■ DIRECTIONS FOR THIS TASK
List every line in this data where the string "unique" occurs.

■ Records from a collection
|---|

--- config.mk ---
export PLATFORM = sky130hd
export DESIGN_NAME = joystick_axis_conditioner_flat
export DESIGN_NICKNAME = d
export VERILOG_FILES = /design/src/sv/jac_pkg.sv /design/src/sv/jac_in_if.sv /design/src/sv/jac_out_if.sv /design/src/sv/jac_front.sv /design/src/sv/jac_queue.sv /design/src/sv/jac_div.sv /design/src/sv/jac_back.sv /design/src/sv/joystick_axis_conditioner.sv /design/src/flat_wrapper.sv
export SDC_FILE = /design/constraint.sdc
export NUM_CORES = 1
export LEC_CHECK = 0
export ABC_AREA = 1
export BUFFER_PORTS_ARGS = -buffer_cell sky130_fd_sc_hd__clkbuf_2
export CAP_MARGIN = 10
export CORE_UTILIZATION = 56
export DETAILED_ROUTE_END_ITERATION = 8
export PLACE_DENSITY = 0.76
export SETUP_SLACK_MARGIN = 0.02
export SYNTH_ARGS = -nofsm -noshare
export SYNTH_HDL_FRONTEND = slang
export SYNTH_SLANG_ARGS = --single-unit
--- constraint.sdc ---
create_clock -name clk -period 6 [get_ports clk]
set_clock_uncertainty 0.05 [all_clocks]
set_input_delay 0.6 -clock clk [delete_from_list [all_inputs] [get_ports clk]]
set_output_delay 0.6 -clock clk [all_outputs]
set_load 0.01 [all_outputs]
--- src/sv/jac_pkg.sv ---
package jac_pkg;

  // Field widths
  localparam int AdcBits  = 12;
  localparam int CfgW     = 15;
  localparam int CfgIdxW  = 3;
  localparam int PosW     = 8;
  localparam int MagW     = PosW - 1;
  localparam int EvCount  = 5;

  // Register indexes on the configuration port
  localparam logic [CfgIdxW-1:0] CfgXCenter  = 3'd0;
  localparam logic [CfgIdxW-1:0] CfgXNegSpan = 3'd1;
  localparam logic [CfgIdxW-1:0] CfgXPosSpan = 3'd2;
  localparam logic [CfgIdxW-1:0] CfgYCenter  = 3'd3;
  localparam logic [CfgIdxW-1:0] CfgYNegSpan = 3'd4;
  localparam logic [CfgIdxW-1:0] CfgYPosSpan = 3'd5;

  // Register reset values
  localparam logic [CfgW-1:0] CenterReset = 15'd1800;
  localparam logic [CfgW-1:0] SpanReset   = 15'd500;

  // Conditioning constants
  localparam int LinNum    = 4095000;
  localparam int LinMax    = 32767;
  localparam int LinSatRaw = LinNum / (LinMax + 1);  // samples at or below saturate
  localparam int Scale     = 200;
  localparam int Lim       = 127;
  localparam int Trip      = 96;
  localparam int Rearm     = 32;

  // Event bits in the pending word
  localparam int EvLeft  = 0;
  localparam int EvRight = 1;
  localparam int EvUp    = 2;
  localparam int EvDown  = 3;
  localparam int EvPress = 4;

  // Shared divider sizing
  localparam int DivNW = 23;               // covers LinNum and 32767 * 200
  localparam int DivDW = CfgW;
  localparam int QuotW = 15;
  localparam int StepW = 4;
  localparam int DshW  = DivDW + QuotW - 1;
  localparam logic [StepW-1:0] LinSteps = 4'd15;
  localparam logic [StepW-1:0] SclSteps = 4'(MagW);

  // Queue between front and back
  localparam int QDepth = 2;
  localparam int QPtrW  = $clog2(QDepth);

  typedef struct packed {
    logic [CfgW-1:0] center;
    logic [CfgW-1:0] neg_span;
    logic [CfgW-1:0] pos_span;
  } axis_cfg_t;

  typedef struct packed {
    logic [AdcBits-1:0] raw_x;
    logic [AdcBits-1:0] raw_y;
    logic               zero_x;
    logic               zero_y;
    logic               press;
    logic               consume;
  } item_t;

  typedef struct packed {
    logic             start;
    logic [DivNW-1:0] dividend;
    logic [DivDW-1:0] divisor;
    logic [StepW-1:0] steps;
  } div_req_t;

  typedef struct packed {
    logic             done;
    logic [QuotW-1:0] quot;
  } div_rsp_t;

endpackage

--- src/sv/jac_in_if.sv ---
interface jac_in_if;
  logic                        valid;
  logic                        ready;
  logic [jac_pkg::AdcBits-1:0] raw_x;
  logic [jac_pkg::AdcBits-1:0] raw_y;
  logic                        key_level;
  logic                        consume;

  modport source (output valid, raw_x, raw_y, key_level, consume, input ready);
  modport sink (input valid, raw_x, raw_y, key_level, consume, output ready);
endinterface

--- src/sv/jac_out_if.sv ---
interface jac_out_if;
  logic                            valid;
  logic                            ready;
  logic signed [jac_pkg::PosW-1:0] pos_x;
  logic signed [jac_pkg::PosW-1:0] pos_y;
  logic                            ev_left;
  logic                            ev_right;
  logic                            ev_up;
  logic                            ev_down;
  logic                            ev_press;

  modport source (output valid, pos_x, pos_y, ev_left, ev_right, ev_up, ev_down, ev_press,
                  input ready);
  modport sink (input valid, pos_x, pos_y, ev_left, ev_right, ev_up, ev_down, ev_press,
                output ready);
endinterface

--- src/sv/jac_front.sv ---
module jac_front (
  input  logic            clk,
  input  logic            rst,
  jac_in_if.sink          sample,
  output logic            push_valid,
  input  logic            push_ready,
  output jac_pkg::item_t  push_item
);

  logic key_held;
  logic accept;

  assign accept       = sample.valid && push_ready;
  assign sample.ready = push_ready;
  assign push_valid   = sample.valid;

  // Key edge detect: press on the first low level after release
  always_ff @(posedge clk) begin
    if (rst) begin
      key_held <= 1'b0;
    end else if (accept) begin
      key_held <= !sample.key_level;
    end
  end

  // Classify the item for the back end
  always_comb begin
    push_item.raw_x   = sample.raw_x;
    push_item.raw_y   = sample.raw_y;
    push_item.zero_x  = (sample.raw_x == '0);
    push_item.zero_y  = (sample.raw_y == '0);
    push_item.press   = !sample.key_level && !key_held;
    push_item.consume = sample.consume;
  end

endmodule

--- src/sv/jac_queue.sv ---
module jac_queue (
  input  logic            clk,
  input  logic            rst,
  input  logic            push_valid,
  output logic            push_ready,
  input  jac_pkg::item_t  push_item,
  output logic            pop_valid,
  input  logic            pop_ready,
  output jac_pkg::item_t  pop_item
);

  jac_pkg::item_t                entries [jac_pkg::QDepth];
  logic [jac_pkg::QPtrW-1:0]     wp;
  logic [jac_pkg::QPtrW-1:0]     rp;
  logic [jac_pkg::QPtrW:0]       count;
  logic                          push;
  logic                          pop;

  assign push_ready = (count != (jac_pkg::QPtrW + 1)'(jac_pkg::QDepth));
  assign pop_valid  = (count != '0);
  assign push       = push_valid && push_ready;
  assign pop        = pop_valid && pop_ready;
  assign pop_item   = entries[rp];

  // Pointers and fill count
  always_ff @(posedge clk) begin
    if (rst) begin
      wp    <= '0;
      rp    <= '0;
      count <= '0;
    end else begin
      if (push) begin
        wp <= wp + 1'b1;
      end
      if (pop) begin
        rp <= rp + 1'b1;
      end
      count <= count + (jac_pkg::QPtrW + 1)'(push) - (jac_pkg::QPtrW + 1)'(pop);
    end
  end

  // Storage
  always_ff @(posedge clk) begin
    if (push) begin
      entries[wp] <= push_item;
    end
  end

endmodule

--- src/sv/jac_div.sv ---
module jac_div (
  input  logic               clk,
  input  logic               rst,
  input  jac_pkg::div_req_t  req,
  output jac_pkg::div_rsp_t  rsp
);

  logic [jac_pkg::DivNW-1:0] rem;
  logic [jac_pkg::DshW-1:0]  dsh;
  logic [jac_pkg::QuotW-1:0] quot;
  logic [jac_pkg::StepW-1:0] cnt;
  logic                      busy;
  logic                      done;
  logic                      fits;

  // Restoring step: quotient is known to fit in the requested number of bits
  assign fits = (jac_pkg::DshW'(rem) >= dsh);

  // Control
  always_ff @(posedge clk) begin
    if (rst) begin
      busy <= 1'b0;
      done <= 1'b0;
      cnt  <= '0;
    end else begin
      done <= 1'b0;
      if (req.start) begin
        busy <= 1'b1;
        cnt  <= req.steps;
      end else if (busy) begin
        cnt <= cnt - 1'b1;
        if (cnt == jac_pkg::StepW'(1)) begin
          busy <= 1'b0;
          done <= 1'b1;
        end
      end
    end
  end

  // Datapath: one quotient bit per cycle
  always_ff @(posedge clk) begin
    if (req.start) begin
      rem  <= req.dividend;
      dsh  <= jac_pkg::DshW'(req.divisor) << (req.steps - 1'b1);
      quot <= '0;
    end else if (busy) begin
      if (fits) begin
        rem <= rem - jac_pkg::DivNW'(dsh);
      end
      quot <= {quot[jac_pkg::QuotW-2:0], fits};
      dsh  <= dsh >> 1;
    end
  end

  assign rsp.done = done;
  assign rsp.quot = quot;

endmodule

--- src/sv/jac_back.sv ---
module jac_back (
  input  logic                clk,
  input  logic                rst,
  input  logic                pop_valid,
  output logic                pop_ready,
  input  jac_pkg::item_t      pop_item,
  input  jac_pkg::axis_cfg_t  cfg_x,
  input  jac_pkg::axis_cfg_t  cfg_y,
  output jac_pkg::div_req_t   div_req,
  input  jac_pkg::div_rsp_t   div_rsp,
  jac_out_if.source           result
);

  localparam logic [3:0] S_IDLE = 4'd0;
  localparam logic [3:0] S_LIN  = 4'd1;
  localparam logic [3:0] S_LINW = 4'd2;
  localparam logic [3:0] S_DIFF = 4'd3;
  localparam logic [3:0] S_SCL  = 4'd4;
  localparam logic [3:0] S_SCLW = 4'd5;
  localparam logic [3:0] S_HYST = 4'd6;
  localparam logic [3:0] S_OUT  = 4'd7;

  logic [3:0]                       state;
  logic                             axis;
  jac_pkg::item_t                   cur;
  logic [jac_pkg::CfgW-1:0]         lin;
  logic                             neg;
  logic [jac_pkg::DivNW-1:0]        prod;
  logic [jac_pkg::MagW-1:0]         mag;
  logic signed [jac_pkg::PosW-1:0]  px;
  logic signed [jac_pkg::PosW-1:0]  py;
  logic                             x_tripped;
  logic                             y_tripped;
  logic [jac_pkg::EvCount-1:0]      pending;
  logic                             out_valid;

  jac_pkg::axis_cfg_t               cfg_a;
  logic [jac_pkg::AdcBits-1:0]      raw_a;
  logic                             zero_a;
  logic                             sat_lin;
  logic signed [jac_pkg::CfgW+1:0]  diff;
  logic                             diff_neg;
  logic [jac_pkg::CfgW-1:0]         dmag;
  logic [jac_pkg::CfgW-1:0]         span_raw;
  logic [jac_pkg::CfgW-1:0]         span;
  logic                             clamp_scl;
  logic signed [jac_pkg::PosW-1:0]  pval;
  logic                             trip_a;
  logic [2:0]                       ev_idx;
  logic                             out_free;

  // Per-axis selection
  always_comb begin
    cfg_a    = axis ? cfg_y : cfg_x;
    raw_a    = axis ? cur.raw_y : cur.raw_x;
    zero_a   = axis ? cur.zero_y : cur.zero_x;
    trip_a   = axis ? y_tripped : x_tripped;
    sat_lin  = (raw_a <= jac_pkg::AdcBits'(jac_pkg::LinSatRaw));
    diff     = $signed({2'b00, lin}) - $signed({2'b00, cfg_a.center});
    diff_neg = diff[jac_pkg::CfgW+1];
    dmag     = jac_pkg::CfgW'(diff_neg ? -diff : diff);
    span_raw = neg ? cfg_a.neg_span : cfg_a.pos_span;
    span     = (span_raw == '0) ? jac_pkg::CfgW'(1) : span_raw;
    clamp_scl = (prod >= jac_pkg::DivNW'({span, {jac_pkg::MagW{1'b0}}}));
    pval     = neg ? -$signed({1'b0, mag}) : $signed({1'b0, mag});
    ev_idx   = {1'b0, axis, !neg};
    out_free = !out_valid || result.ready;
  end

  // Divider requests
  always_comb begin
    div_req.start    = ((state == S_LIN) && !zero_a && !sat_lin) ||
                       ((state == S_SCL) && !clamp_scl);
    div_req.dividend = (state == S_LIN) ? jac_pkg::DivNW'(jac_pkg::LinNum) : prod;
    div_req.divisor  = (state == S_LIN) ? jac_pkg::DivDW'(raw_a) : span;
    div_req.steps    = (state == S_LIN) ? jac_pkg::LinSteps : jac_pkg::SclSteps;
  end

  assign pop_ready = (state == S_IDLE);

  // Sequencer and event state
  always_ff @(posedge clk) begin
    if (rst) begin
      state     <= S_IDLE;
      axis      <= 1'b0;
      x_tripped <= 1'b0;
      y_tripped <= 1'b0;
      pending   <= '0;
      out_valid <= 1'b0;
    end else begin
      if ((state == S_OUT) && out_free) begin
        out_valid <= 1'b1;
      end else if (result.ready) begin
        out_valid <= 1'b0;
      end
      unique case (state)
        S_IDLE: begin
          if (pop_valid) begin
            pending[jac_pkg::EvPress] <= pending[jac_pkg::EvPress] | pop_item.press;
            axis  <= 1'b0;
            state <= S_LIN;
          end
        end
        S_LIN: begin
          if (zero_a) begin
            state <= S_HYST;
          end else if (sat_lin) begin
            state <= S_DIFF;
          end else begin
            state <= S_LINW;
          end
        end
        S_LINW: begin
          if (div_rsp.done) begin
            state <= S_DIFF;
          end
        end
        S_DIFF: begin
          state <= (dmag == '0) ? S_HYST : S_SCL;
        end
        S_SCL: begin
          state <= clamp_scl ? S_HYST : S_SCLW;
        end
        S_SCLW: begin
          if (div_rsp.done) begin
            state <= S_HYST;
          end
        end
        S_HYST: begin
          // trip above the high threshold, re-arm inside the low one
          if ((mag > jac_pkg::MagW'(jac_pkg::Trip)) && !trip_a) begin
            pending[ev_idx] <= 1'b1;
            if (axis) begin
              y_tripped <= 1'b1;
            end else begin
              x_tripped <= 1'b1;
            end
          end
          if (mag < jac_pkg::MagW'(jac_pkg::Rearm)) begin
            if (axis) begin
              y_tripped <= 1'b0;
            end else begin
              x_tripped <= 1'b0;
            end
          end
          if (axis) begin
            state <= S_OUT;
          end else begin
            axis  <= 1'b1;
            state <= S_LIN;
          end
        end
        S_OUT: begin
          if (out_free) begin
            if (cur.consume) begin
              pending <= '0;
            end
            state <= S_IDLE;
          end
        end
        default: begin
          state <= S_IDLE;
        end
      endcase
    end
  end

  // Datapath registers
  always_ff @(posedge clk) begin
    if ((state == S_IDLE) && pop_valid) begin
      cur <= pop_item;
    end
    if (state == S_LIN) begin
      lin <= jac_pkg::CfgW'(jac_pkg::LinMax);
      mag <= '0;
      neg <= 1'b0;
    end
    if ((state == S_LINW) && div_rsp.done) begin
      lin <= div_rsp.quot;
    end
    if (state == S_DIFF) begin
      neg  <= diff_neg;
      mag  <= '0;
      prod <= jac_pkg::DivNW'(dmag) * jac_pkg::DivNW'(jac_pkg::Scale);
    end
    if (state == S_SCL) begin
      mag <= jac_pkg::MagW'(jac_pkg::Lim);
    end
    if ((state == S_SCLW) && div_rsp.done) begin
      mag <= div_rsp.quot[jac_pkg::MagW-1:0];
    end
    if (state == S_HYST) begin
      if (axis) begin
        py <= pval;
      end else begin
        px <= pval;
      end
    end
  end

  // Output register
  always_ff @(posedge clk) begin
    if ((state == S_OUT) && out_free) begin
      result.pos_x    <= px;
      result.pos_y    <= py;
      result.ev_left  <= pending[jac_pkg::EvLeft];
      result.ev_right <= pending[jac_pkg::EvRight];
      result.ev_up    <= pending[jac_pkg::EvUp];
      result.ev_down  <= pending[jac_pkg::EvDown];
      result.ev_press <= pending[jac_pkg::EvPress];
    end
  end

  assign result.valid = out_valid;

endmodule

--- src/sv/joystick_axis_conditioner.sv ---
// The back end takes a new item only after the result of the last one is registered
// at the output; a two-entry queue buffers samples in front of it. A zero sample skips the divider.
// All division goes through the single shared divider, which runs up to two
// divisions per axis (15 bits to linearize, 7 bits to scale).
// Reset (rst, synchronous): clears events, latches and queue; config to defaults.
module joystick_axis_conditioner (
  input  logic                         clk,
  input  logic                         rst,
  jac_in_if.sink                       sample,
  jac_out_if.source                    result,
  input  logic                         cfg_we,
  input  logic [jac_pkg::CfgIdxW-1:0]  cfg_index,
  input  logic [jac_pkg::CfgW-1:0]     cfg_data
);

  jac_pkg::axis_cfg_t cfg_x;
  jac_pkg::axis_cfg_t cfg_y;
  logic               push_valid;
  logic               push_ready;
  jac_pkg::item_t     push_item;
  logic               pop_valid;
  logic               pop_ready;
  jac_pkg::item_t     pop_item;
  jac_pkg::div_req_t  div_req;
  jac_pkg::div_rsp_t  div_rsp;

  // Calibration registers
  always_ff @(posedge clk) begin
    if (rst) begin
      cfg_x.center   <= jac_pkg::CenterReset;
      cfg_x.neg_span <= jac_pkg::SpanReset;
      cfg_x.pos_span <= jac_pkg::SpanReset;
      cfg_y.center   <= jac_pkg::CenterReset;
      cfg_y.neg_span <= jac_pkg::SpanReset;
      cfg_y.pos_span <= jac_pkg::SpanReset;
    end else if (cfg_we) begin
      unique case (cfg_index)
        jac_pkg::CfgXCenter:  cfg_x.center   <= cfg_data;
        jac_pkg::CfgXNegSpan: cfg_x.neg_span <= cfg_data;
        jac_pkg::CfgXPosSpan: cfg_x.pos_span <= cfg_data;
        jac_pkg::CfgYCenter:  cfg_y.center   <= cfg_data;
        jac_pkg::CfgYNegSpan: cfg_y.neg_span <= cfg_data;
        jac_pkg::CfgYPosSpan: cfg_y.pos_span <= cfg_data;
        default: begin
        end
      endcase
    end
  end

  jac_front u_front (
    .clk        (clk),
    .rst        (rst),
    .sample     (sample),
    .push_valid (push_valid),
    .push_ready (push_ready),
    .push_item  (push_item)
  );

  jac_queue u_queue (
    .clk        (clk),
    .rst        (rst),
    .push_valid (push_valid),
    .push_ready (push_ready),
    .push_item  (push_item),
    .pop_valid  (pop_valid),
    .pop_ready  (pop_ready),
    .pop_item   (pop_item)
  );

  jac_div u_div (
    .clk (clk),
    .rst (rst),
    .req (div_req),
    .rsp (div_rsp)
  );

  jac_back u_back (
    .clk       (clk),
    .rst       (rst),
    .pop_valid (pop_valid),
    .pop_ready (pop_ready),
    .pop_item  (pop_item),
    .cfg_x     (cfg_x),
    .cfg_y     (cfg_y),
    .div_req   (div_req),
    .div_rsp   (div_rsp),
    .result    (result)
  );

endmodule
--- src/flat_wrapper.sv ---
// flat-port wrapper written by rule: the top's interface ports become plain ports
module joystick_axis_conditioner_flat 
  (clk, rst, cfg_we, cfg_index, cfg_data, sample_valid, sample_raw_x, sample_raw_y, sample_key_level, sample_consume, sample_ready, result_valid, result_pos_x, result_pos_y, result_ev_left, result_ev_right, result_ev_up, result_ev_down, result_ev_press, result_ready);
  jac_in_if sample_i ();
  jac_out_if result_i ();
  input  logic clk;
  input  logic rst;
  input  logic cfg_we;
  input  logic [jac_pkg::CfgIdxW-1:0] cfg_index;
  input  logic [jac_pkg::CfgW-1:0] cfg_data;
  input wire logic [$bits(sample_i.valid)-1:0] sample_valid;
  input wire logic [$bits(sample_i.raw_x)-1:0] sample_raw_x;
  input wire logic [$bits(sample_i.raw_y)-1:0] sample_raw_y;
  input wire logic [$bits(sample_i.key_level)-1:0] sample_key_level;
  input wire logic [$bits(sample_i.consume)-1:0] sample_consume;
  output wire logic [$bits(sample_i.ready)-1:0] sample_ready;
  output wire logic [$bits(result_i.valid)-1:0] result_valid;
  output wire logic [$bits(result_i.pos_x)-1:0] result_pos_x;
  output wire logic [$bits(result_i.pos_y)-1:0] result_pos_y;
  output wire logic [$bits(result_i.ev_left)-1:0] result_ev_left;
  output wire logic [$bits(result_i.ev_right)-1:0] result_ev_right;
  output wire logic [$bits(result_i.ev_up)-1:0] result_ev_up;
  output wire logic [$bits(result_i.ev_down)-1:0] result_ev_down;
  output wire logic [$bits(result_i.ev_press)-1:0] result_ev_press;
  input wire logic [$bits(result_i.ready)-1:0] result_ready;
  assign sample_i.valid = sample_valid;
  assign sample_i.raw_x = sample_raw_x;
  assign sample_i.raw_y = sample_raw_y;
  assign sample_i.key_level = sample_key_level;
  assign sample_i.consume = sample_consume;
  assign sample_ready = sample_i.ready;
  assign result_valid = result_i.valid;
  assign result_pos_x = result_i.pos_x;
  assign result_pos_y = result_i.pos_y;
  assign result_ev_left = result_i.ev_left;
  assign result_ev_right = result_i.ev_right;
  assign result_ev_up = result_i.ev_up;
  assign result_ev_down = result_i.ev_down;
  assign result_ev_press = result_i.ev_press;
  assign result_i.ready = result_ready;
  joystick_axis_conditioner u_core (.clk(clk), .rst(rst), .sample(sample_i), .result(result_i), .cfg_we(cfg_we), .cfg_index(cfg_index), .cfg_data(cfg_data));
endmodule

|---|

■ RESULT OF THE TASK
      unique case (state)
      unique case (cfg_index)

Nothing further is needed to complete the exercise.